### Task prompt:
Copy every line from the records below that holds the word "dREN".

### Data for analysis:
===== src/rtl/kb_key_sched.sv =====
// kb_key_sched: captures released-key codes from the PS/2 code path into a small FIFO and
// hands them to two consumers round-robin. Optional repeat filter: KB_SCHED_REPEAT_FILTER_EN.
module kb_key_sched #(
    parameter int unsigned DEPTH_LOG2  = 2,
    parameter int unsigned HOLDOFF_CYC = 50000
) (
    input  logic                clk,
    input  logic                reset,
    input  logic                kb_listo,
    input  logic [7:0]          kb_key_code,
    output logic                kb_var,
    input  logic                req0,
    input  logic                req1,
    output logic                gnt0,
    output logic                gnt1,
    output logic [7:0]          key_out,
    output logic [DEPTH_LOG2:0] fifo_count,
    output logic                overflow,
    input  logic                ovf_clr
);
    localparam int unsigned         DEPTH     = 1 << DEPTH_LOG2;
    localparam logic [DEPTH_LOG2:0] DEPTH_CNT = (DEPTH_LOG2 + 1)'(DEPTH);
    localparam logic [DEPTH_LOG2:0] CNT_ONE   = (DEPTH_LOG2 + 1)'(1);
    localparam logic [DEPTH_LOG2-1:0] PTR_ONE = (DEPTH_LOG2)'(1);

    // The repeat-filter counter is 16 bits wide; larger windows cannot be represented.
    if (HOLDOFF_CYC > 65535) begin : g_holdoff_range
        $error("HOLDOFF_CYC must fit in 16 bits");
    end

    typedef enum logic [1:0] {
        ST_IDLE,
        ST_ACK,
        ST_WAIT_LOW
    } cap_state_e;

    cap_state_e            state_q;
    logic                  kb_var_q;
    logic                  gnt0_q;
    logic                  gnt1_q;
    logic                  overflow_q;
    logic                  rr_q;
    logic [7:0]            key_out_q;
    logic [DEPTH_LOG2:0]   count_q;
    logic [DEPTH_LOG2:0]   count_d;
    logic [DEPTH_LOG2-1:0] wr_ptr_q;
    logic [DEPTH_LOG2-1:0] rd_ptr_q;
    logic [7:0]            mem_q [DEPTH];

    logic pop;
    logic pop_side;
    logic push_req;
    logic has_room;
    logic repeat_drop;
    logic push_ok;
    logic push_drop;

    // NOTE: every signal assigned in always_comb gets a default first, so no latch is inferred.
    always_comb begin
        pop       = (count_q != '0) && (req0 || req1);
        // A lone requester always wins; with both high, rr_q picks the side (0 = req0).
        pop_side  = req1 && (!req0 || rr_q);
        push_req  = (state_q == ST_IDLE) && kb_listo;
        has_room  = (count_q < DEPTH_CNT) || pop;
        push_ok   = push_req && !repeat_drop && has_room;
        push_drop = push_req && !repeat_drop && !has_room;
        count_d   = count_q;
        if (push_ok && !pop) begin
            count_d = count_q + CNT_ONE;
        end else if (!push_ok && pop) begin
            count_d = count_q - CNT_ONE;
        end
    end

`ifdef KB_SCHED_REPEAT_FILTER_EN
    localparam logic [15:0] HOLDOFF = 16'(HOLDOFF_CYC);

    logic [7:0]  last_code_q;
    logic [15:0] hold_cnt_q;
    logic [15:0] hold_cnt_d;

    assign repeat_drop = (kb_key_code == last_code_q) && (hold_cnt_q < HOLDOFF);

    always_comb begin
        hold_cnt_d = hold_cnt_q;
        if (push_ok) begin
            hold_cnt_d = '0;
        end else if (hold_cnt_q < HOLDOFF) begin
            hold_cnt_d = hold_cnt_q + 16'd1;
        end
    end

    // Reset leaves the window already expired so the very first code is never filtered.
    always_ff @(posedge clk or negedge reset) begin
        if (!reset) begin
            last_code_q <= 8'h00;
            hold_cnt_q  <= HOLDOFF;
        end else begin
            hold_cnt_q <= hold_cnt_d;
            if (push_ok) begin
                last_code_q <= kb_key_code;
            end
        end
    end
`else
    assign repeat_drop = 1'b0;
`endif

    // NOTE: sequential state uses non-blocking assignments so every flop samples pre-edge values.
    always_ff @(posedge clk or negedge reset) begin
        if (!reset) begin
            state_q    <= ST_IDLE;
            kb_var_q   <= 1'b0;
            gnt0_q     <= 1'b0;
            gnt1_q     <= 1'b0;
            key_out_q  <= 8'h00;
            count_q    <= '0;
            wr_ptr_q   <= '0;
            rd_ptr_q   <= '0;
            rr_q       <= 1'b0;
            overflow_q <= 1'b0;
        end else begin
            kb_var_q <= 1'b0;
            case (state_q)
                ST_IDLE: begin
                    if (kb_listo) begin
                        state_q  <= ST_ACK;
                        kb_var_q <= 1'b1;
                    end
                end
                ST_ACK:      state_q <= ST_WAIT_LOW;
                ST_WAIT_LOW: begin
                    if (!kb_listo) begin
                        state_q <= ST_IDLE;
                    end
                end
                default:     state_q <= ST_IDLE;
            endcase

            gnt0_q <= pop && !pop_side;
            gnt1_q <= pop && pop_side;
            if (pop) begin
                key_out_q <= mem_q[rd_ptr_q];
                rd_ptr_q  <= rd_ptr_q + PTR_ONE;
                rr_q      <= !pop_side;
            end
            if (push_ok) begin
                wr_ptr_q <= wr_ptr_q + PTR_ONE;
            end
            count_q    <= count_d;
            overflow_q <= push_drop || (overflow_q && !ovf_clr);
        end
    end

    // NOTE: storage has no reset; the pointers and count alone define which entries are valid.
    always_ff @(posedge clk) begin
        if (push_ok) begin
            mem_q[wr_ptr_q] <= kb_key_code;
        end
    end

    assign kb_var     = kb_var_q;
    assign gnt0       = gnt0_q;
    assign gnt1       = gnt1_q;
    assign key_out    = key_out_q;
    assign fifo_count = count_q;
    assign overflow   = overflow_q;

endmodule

--

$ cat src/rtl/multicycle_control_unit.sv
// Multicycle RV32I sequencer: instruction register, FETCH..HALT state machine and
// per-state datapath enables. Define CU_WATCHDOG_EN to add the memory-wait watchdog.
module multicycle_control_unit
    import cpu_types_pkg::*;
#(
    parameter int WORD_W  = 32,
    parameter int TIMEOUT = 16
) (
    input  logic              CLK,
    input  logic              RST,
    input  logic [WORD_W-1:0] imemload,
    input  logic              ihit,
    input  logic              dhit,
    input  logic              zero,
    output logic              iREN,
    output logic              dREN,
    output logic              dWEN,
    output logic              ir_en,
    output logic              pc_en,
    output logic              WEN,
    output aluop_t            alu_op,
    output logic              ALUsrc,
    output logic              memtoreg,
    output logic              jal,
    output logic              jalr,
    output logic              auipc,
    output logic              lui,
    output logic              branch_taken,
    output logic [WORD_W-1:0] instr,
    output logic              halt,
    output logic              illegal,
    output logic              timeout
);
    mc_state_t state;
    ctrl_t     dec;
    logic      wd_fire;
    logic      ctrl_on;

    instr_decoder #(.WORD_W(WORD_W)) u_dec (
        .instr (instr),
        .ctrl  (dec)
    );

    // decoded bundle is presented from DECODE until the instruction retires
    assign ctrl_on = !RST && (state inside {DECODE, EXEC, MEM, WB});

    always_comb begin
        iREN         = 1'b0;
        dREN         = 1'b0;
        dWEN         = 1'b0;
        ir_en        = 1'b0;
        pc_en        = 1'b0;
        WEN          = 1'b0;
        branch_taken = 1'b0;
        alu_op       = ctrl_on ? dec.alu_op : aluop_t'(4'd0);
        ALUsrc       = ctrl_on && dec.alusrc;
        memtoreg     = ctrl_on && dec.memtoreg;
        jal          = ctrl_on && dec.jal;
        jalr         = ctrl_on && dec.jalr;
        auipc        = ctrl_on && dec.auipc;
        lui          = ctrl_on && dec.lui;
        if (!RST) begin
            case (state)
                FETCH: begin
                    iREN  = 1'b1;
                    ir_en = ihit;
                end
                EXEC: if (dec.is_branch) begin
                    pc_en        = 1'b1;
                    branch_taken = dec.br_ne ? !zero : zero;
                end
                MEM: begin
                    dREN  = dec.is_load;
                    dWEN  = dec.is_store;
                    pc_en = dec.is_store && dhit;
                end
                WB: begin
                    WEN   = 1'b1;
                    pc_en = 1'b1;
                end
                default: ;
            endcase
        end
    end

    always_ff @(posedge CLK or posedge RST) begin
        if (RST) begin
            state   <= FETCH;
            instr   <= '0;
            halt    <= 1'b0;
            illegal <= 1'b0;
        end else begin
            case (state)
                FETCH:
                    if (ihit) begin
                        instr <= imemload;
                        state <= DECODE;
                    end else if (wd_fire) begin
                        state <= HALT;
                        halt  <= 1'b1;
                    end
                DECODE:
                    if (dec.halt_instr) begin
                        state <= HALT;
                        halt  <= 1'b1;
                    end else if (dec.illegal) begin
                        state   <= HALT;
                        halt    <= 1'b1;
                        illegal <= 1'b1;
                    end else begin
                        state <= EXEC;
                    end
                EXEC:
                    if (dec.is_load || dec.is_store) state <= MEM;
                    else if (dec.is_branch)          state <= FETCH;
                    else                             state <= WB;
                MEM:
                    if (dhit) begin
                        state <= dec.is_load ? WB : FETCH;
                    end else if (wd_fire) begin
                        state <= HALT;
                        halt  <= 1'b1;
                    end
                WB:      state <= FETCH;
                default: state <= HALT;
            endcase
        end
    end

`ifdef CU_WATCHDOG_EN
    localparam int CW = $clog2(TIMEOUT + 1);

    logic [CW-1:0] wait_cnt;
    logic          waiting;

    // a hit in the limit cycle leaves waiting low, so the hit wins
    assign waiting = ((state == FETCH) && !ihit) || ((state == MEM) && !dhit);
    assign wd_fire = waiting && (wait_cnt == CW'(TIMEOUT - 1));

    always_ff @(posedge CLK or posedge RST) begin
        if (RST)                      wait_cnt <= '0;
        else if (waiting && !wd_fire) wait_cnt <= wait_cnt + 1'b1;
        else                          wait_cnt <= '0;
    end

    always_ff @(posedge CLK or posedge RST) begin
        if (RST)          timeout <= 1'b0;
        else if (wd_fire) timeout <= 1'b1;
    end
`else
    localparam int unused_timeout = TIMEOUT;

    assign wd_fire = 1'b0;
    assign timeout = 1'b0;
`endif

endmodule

### Problem solution:
    output logic              dREN,
        dREN         = 1'b0;
                    dREN  = dec.is_load;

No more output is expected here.